Cello Sonata No 4 in C Op 102 No 1Beethoven

Zwei Neue FantasiestückeMark A. Moebius

Introduction and Polonaise in C Op 3Chopin

concert was the fourth in a series of free Sunday afternoon recitals recorded for future transmission on BBC Radio 3.

This particular concert will be broadcast on October 1st - it will be interesting to compare the balance the BBC engineers are able to contrive with the balance in the studio, where pianist Silke Avenhaus dominated, and at times threatened to overwhelm, cellist Quirine Viersen.

Avenhaus played with a rather hard and bright tone (and a fully-open piano lid) and it was a relief when Quirine Viersen's cello was able to emerge; her tone is not lacking in fullness and warmth.

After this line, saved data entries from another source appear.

From an optimization exercise on the open Yosys and OpenROAD flow, aimed at small area, a short achievable clock period and few clock cycles per item; shortcuts taken in it are not production practice. Only the layout flow was run in this run; the RTL was not checked for function there. Power figures rest on the tool's default switching activity, not on a simulated workload.

[flow/config.mk]
export PLATFORM = sky130hd
export DESIGN_NAME = axil_reg_slave
export DESIGN_NICKNAME = axil_reg_slave
export VERILOG_FILES = /design/flow/design.v
export SDC_FILE = /design/flow/constraint.sdc
export NUM_CORES = 4
export LEC_CHECK = 0
export CAP_MARGIN = 20
export CORE_MARGIN = 2
export CORE_UTILIZATION = 40
export SLEW_MARGIN = 20
[flow/constraint.sdc]
create_clock -name core_clock -period 4.0 [get_ports {ACLK}]
set_input_delay 0.8000 -clock core_clock [delete_from_list [all_inputs] [get_ports {ACLK}]]
set_output_delay 0.8000 -clock core_clock [all_outputs]
set_load 0.01 [all_outputs]
[flow/design.v]
`timescale 1ns/1ns
`default_nettype none
package reg_bank_pkg;
    localparam logic [1:0] RESP_OKAY = 2'b00;
    localparam int BYTE_BITS  = 8;      
    localparam int WORD_SHIFT = 2;      
    typedef enum logic [1:0] {
        AW_IDLE = 2'd0,                 
        AW_PREP = 2'd1,                 
        AW_WAIT = 2'd2,                 
        AW_DONE = 2'd3                  
    } aw_state_t;
    typedef enum logic [2:0] {
        W_IDLE = 3'd0,                  
        W_PREP = 3'd1,                  
        W_WAIT = 3'd2,                  
        W_RESP = 3'd3,                  
        W_DONE = 3'd4                   
    } w_state_t;
    typedef enum logic [1:0] {
        R_IDLE = 2'd0,                  
        R_PREP = 2'd1,                  
        R_DATA = 2'd2,                  
        R_DONE = 2'd3                   
    } r_state_t;
endpackage
`default_nettype wire
`timescale 1ns/1ns
`default_nettype none
module reg_bank #(
    parameter int ADDR_WIDTH = 6,
    parameter int DATA_WIDTH = 32
) (
    input  wire                                            ACLK,
    input  wire                                            ARESET,
    input  logic                                           wr_en,
    input  logic [ADDR_WIDTH-reg_bank_pkg::WORD_SHIFT-1:0] wr_index,
    input  logic [DATA_WIDTH-1:0]                          wr_data,
    input  logic [DATA_WIDTH/reg_bank_pkg::BYTE_BITS-1:0]  wr_strb,
    input  logic [ADDR_WIDTH-reg_bank_pkg::WORD_SHIFT-1:0] rd_index,
    output logic [DATA_WIDTH-1:0]                          rd_data
);
    localparam int NUM_REGS  = 1 << (ADDR_WIDTH - reg_bank_pkg::WORD_SHIFT);   
    localparam int NUM_LANES = DATA_WIDTH / reg_bank_pkg::BYTE_BITS;
    logic [DATA_WIDTH-1:0] regs [NUM_REGS];
    logic [DATA_WIDTH-1:0] wr_mask;     
    always_comb begin
        for (int b = 0; b < NUM_LANES; b++) begin
            wr_mask[b*reg_bank_pkg::BYTE_BITS +: reg_bank_pkg::BYTE_BITS] = {reg_bank_pkg::BYTE_BITS{wr_strb[b]}};
        end
    end
    always_ff @(posedge ACLK) begin
        if (ARESET) begin
            for (int i = 0; i < NUM_REGS; i++) begin
                regs[i] <= '0;
            end
        end else if (wr_en) begin
            regs[wr_index] <= (wr_data & wr_mask) | (regs[wr_index] & ~wr_mask);
        end
    end
    assign rd_data = regs[rd_index];    
endmodule
`default_nettype wire
`timescale 1ns/1ns
`default_nettype none
module axil_write_ctrl #(
    parameter int ADDR_WIDTH = 6,
    parameter int DATA_WIDTH = 32
) (
    input  wire                                            ACLK,
    input  wire                                            ARESET,
    input  logic [ADDR_WIDTH-1:0]                          AWADDR,
    input  logic                                           AWVALID,
    output logic                                           AWREADY,
    input  logic [DATA_WIDTH-1:0]                          WDATA,
    input  logic [DATA_WIDTH/reg_bank_pkg::BYTE_BITS-1:0]  WSTRB,
    input  logic                                           WVALID,
    output logic                                           WREADY,
    output logic [1:0]                                     BRESP,
    output logic                                           BVALID,
    input  logic                                           BREADY,
    output logic                                           wr_en,
    output logic [ADDR_WIDTH-reg_bank_pkg::WORD_SHIFT-1:0] wr_index,
    output logic [DATA_WIDTH-1:0]                          wr_data,
    output logic [DATA_WIDTH/reg_bank_pkg::BYTE_BITS-1:0]  wr_strb
);
    reg_bank_pkg::aw_state_t aw_state, aw_next;
    reg_bank_pkg::w_state_t  w_state, w_next;
    logic aw_hs, w_hs;                  
    logic aw_hs_flag, w_hs_flag;        
    logic [ADDR_WIDTH-reg_bank_pkg::WORD_SHIFT-1:0] aw_index_q;
    logic [DATA_WIDTH-1:0]            w_data_q;
    logic [DATA_WIDTH/reg_bank_pkg::BYTE_BITS-1:0]  w_strb_q;
    assign AWREADY = (aw_state == reg_bank_pkg::AW_IDLE);
    assign WREADY  = (w_state == reg_bank_pkg::W_IDLE);
    assign aw_hs   = AWVALID & AWREADY;
    assign w_hs    = WVALID & WREADY;
    assign wr_en = aw_hs_flag & w_hs_flag;
    always_ff @(posedge ACLK) begin
        if (ARESET) begin
            aw_state <= reg_bank_pkg::AW_IDLE;
            w_state  <= reg_bank_pkg::W_IDLE;
        end else begin
            aw_state <= aw_next;
            w_state  <= w_next;
        end
    end
    always_comb begin
        aw_next = aw_state;
        case (aw_state)
            reg_bank_pkg::AW_IDLE: if (AWVALID) aw_next = reg_bank_pkg::AW_PREP;
            reg_bank_pkg::AW_PREP: aw_next = wr_en ? reg_bank_pkg::AW_DONE : reg_bank_pkg::AW_WAIT;   
            reg_bank_pkg::AW_WAIT: if (wr_en) aw_next = reg_bank_pkg::AW_DONE;
            reg_bank_pkg::AW_DONE: if (w_state == reg_bank_pkg::W_DONE) aw_next = reg_bank_pkg::AW_IDLE;
            default: aw_next = reg_bank_pkg::AW_IDLE;
        endcase
    end
    always_comb begin
        w_next = w_state;
        case (w_state)
            reg_bank_pkg::W_IDLE:  if (WVALID) w_next = reg_bank_pkg::W_PREP;
            reg_bank_pkg::W_PREP:  w_next = wr_en ? reg_bank_pkg::W_RESP : reg_bank_pkg::W_WAIT;      
            reg_bank_pkg::W_WAIT:  if (wr_en) w_next = reg_bank_pkg::W_RESP;
            reg_bank_pkg::W_RESP:  if (BREADY) w_next = reg_bank_pkg::W_DONE;           
            reg_bank_pkg::W_DONE:  w_next = reg_bank_pkg::W_IDLE;
            default: w_next = reg_bank_pkg::W_IDLE;
        endcase
    end
    always_ff @(posedge ACLK) begin
        if (ARESET) begin
            aw_hs_flag <= 1'b0;
            w_hs_flag  <= 1'b0;
        end else begin
            if (aw_hs) begin
                aw_hs_flag <= 1'b1;
            end else if (wr_en) begin
                aw_hs_flag <= 1'b0;
            end
            if (w_hs) begin
                w_hs_flag <= 1'b1;
            end else if (wr_en) begin
                w_hs_flag <= 1'b0;
            end
        end
    end
    always_ff @(posedge ACLK) begin
        if (aw_hs) begin
            aw_index_q <= AWADDR[ADDR_WIDTH-1:reg_bank_pkg::WORD_SHIFT];
        end
        if (w_hs) begin
            w_data_q <= WDATA;
            w_strb_q <= WSTRB;
        end
    end
    assign wr_index = aw_index_q;
    assign wr_data  = w_data_q;
    assign wr_strb  = w_strb_q;
    assign BVALID = (w_state == reg_bank_pkg::W_RESP);
    assign BRESP  = reg_bank_pkg::RESP_OKAY;          
endmodule
`default_nettype wire
`timescale 1ns/1ns
`default_nettype none
module axil_read_ctrl #(
    parameter int ADDR_WIDTH = 6,
    parameter int DATA_WIDTH = 32
) (
    input  wire                                            ACLK,
    input  wire                                            ARESET,
    input  logic [ADDR_WIDTH-1:0]                          ARADDR,
    input  logic                                           ARVALID,
    output logic                                           ARREADY,
    output logic [DATA_WIDTH-1:0]                          RDATA,
    output logic [1:0]                                     RRESP,
    output logic                                           RVALID,
    input  logic                                           RREADY,
    output logic [ADDR_WIDTH-reg_bank_pkg::WORD_SHIFT-1:0] rd_index,
    input  logic [DATA_WIDTH-1:0]                          rd_data
);
    reg_bank_pkg::r_state_t r_state, r_next;
    logic                             ar_hs;
    logic [ADDR_WIDTH-reg_bank_pkg::WORD_SHIFT-1:0] ar_index_q;   
    logic [DATA_WIDTH-1:0]            rdata_q;
    assign ARREADY = (r_state == reg_bank_pkg::R_IDLE);
    assign ar_hs   = ARVALID & ARREADY;
    always_ff @(posedge ACLK) begin
        if (ARESET) begin
            r_state <= reg_bank_pkg::R_IDLE;
        end else begin
            r_state <= r_next;
        end
    end
    always_comb begin
        r_next = r_state;
        case (r_state)
            reg_bank_pkg::R_IDLE:  if (ARVALID) r_next = reg_bank_pkg::R_PREP;
            reg_bank_pkg::R_PREP:  r_next = reg_bank_pkg::R_DATA;                  
            reg_bank_pkg::R_DATA:  if (RREADY) r_next = reg_bank_pkg::R_DONE;
            reg_bank_pkg::R_DONE:  r_next = reg_bank_pkg::R_IDLE;
            default: r_next = reg_bank_pkg::R_IDLE;
        endcase
    end
    always_ff @(posedge ACLK) begin
        if (ar_hs) begin
            ar_index_q <= ARADDR[ADDR_WIDTH-1:reg_bank_pkg::WORD_SHIFT];
        end
        if (r_state == reg_bank_pkg::R_PREP) begin
            rdata_q <= rd_data;
        end
    end
    assign rd_index = ar_index_q;
    assign RDATA    = rdata_q;
    assign RVALID   = (r_state == reg_bank_pkg::R_DATA);
    assign RRESP    = reg_bank_pkg::RESP_OKAY;
endmodule
`default_nettype wire
`timescale 1ns/1ns
`default_nettype none
module axil_reg_slave #(
    parameter int ADDR_WIDTH = 6,
    parameter int DATA_WIDTH = 32
) (
    input  wire                                            ACLK,
    input  wire                                            ARESET,
    input  logic [ADDR_WIDTH-1:0]                          AWADDR,
    input  logic                                           AWVALID,
    output logic                                           AWREADY,
    input  logic [DATA_WIDTH-1:0]                          WDATA,
    input  logic [DATA_WIDTH/reg_bank_pkg::BYTE_BITS-1:0]  WSTRB,
    input  logic                                           WVALID,
    output logic                                           WREADY,
    output logic [1:0]                                     BRESP,
    output logic                                           BVALID,
    input  logic                                           BREADY,
    input  logic [ADDR_WIDTH-1:0]                          ARADDR,
    input  logic                                           ARVALID,
    output logic                                           ARREADY,
    output logic [DATA_WIDTH-1:0]                          RDATA,
    output logic [1:0]                                     RRESP,
    output logic                                           RVALID,
    input  logic                                           RREADY
);
    logic                             wr_en;
    logic [ADDR_WIDTH-reg_bank_pkg::WORD_SHIFT-1:0] wr_index;
    logic [DATA_WIDTH-1:0]            wr_data;
    logic [DATA_WIDTH/reg_bank_pkg::BYTE_BITS-1:0]  wr_strb;
    logic [ADDR_WIDTH-reg_bank_pkg::WORD_SHIFT-1:0] rd_index;
    logic [DATA_WIDTH-1:0]            rd_data;
    axil_write_ctrl #(
        .ADDR_WIDTH (ADDR_WIDTH),
        .DATA_WIDTH (DATA_WIDTH)
    ) u_write_ctrl (
        .ACLK     (ACLK),
        .ARESET   (ARESET),
        .AWADDR   (AWADDR),
        .AWVALID  (AWVALID),
        .AWREADY  (AWREADY),
        .WDATA    (WDATA),
        .WSTRB    (WSTRB),
        .WVALID   (WVALID),
        .WREADY   (WREADY),
        .BRESP    (BRESP),
        .BVALID   (BVALID),
        .BREADY   (BREADY),
        .wr_en    (wr_en),
        .wr_index (wr_index),
        .wr_data  (wr_data),
        .wr_strb  (wr_strb)
    );
    axil_read_ctrl #(
        .ADDR_WIDTH (ADDR_WIDTH),
        .DATA_WIDTH (DATA_WIDTH)
    ) u_read_ctrl (
        .ACLK     (ACLK),
        .ARESET   (ARESET),
        .ARADDR   (ARADDR),
        .ARVALID  (ARVALID),
        .ARREADY  (ARREADY),
        .RDATA    (RDATA),
        .RRESP    (RRESP),
        .RVALID   (RVALID),
        .RREADY   (RREADY),
        .rd_index (rd_index),
        .rd_data  (rd_data)
    );
    reg_bank #(
        .ADDR_WIDTH (ADDR_WIDTH),
        .DATA_WIDTH (DATA_WIDTH)
    ) u_reg_bank (
        .ACLK     (ACLK),
        .ARESET   (ARESET),
        .wr_en    (wr_en),
        .wr_index (wr_index),
        .wr_data  (wr_data),
        .wr_strb  (wr_strb),
        .rd_index (rd_index),
        .rd_data  (rd_data)
    );
endmodule
`default_nettype wire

Chopin described his early trifle as being for piano with cello accompaniment. It was a priority this performance observed faithfully, but one kept wanting more delicacy in the characteristic decoration in the piano part. Imbalance was most problematic in the opening Schumann Fantasiestücke, where the piano part is quite heavily written and the cello part full of short, sighing phrases, with little opportunity for the cellist to soar over the accompaniment, and in the Beethoven sonata, where both instruments are intended to be equal partners.

Mark A. Moebius is an American-born composer resident in Germany. His Two New Fantasy Pieces, here given their first performance, were written for these two players, but one wonders if they were being heard to their best advantage.

The second piece, however, shows a wry wit and an individual voice.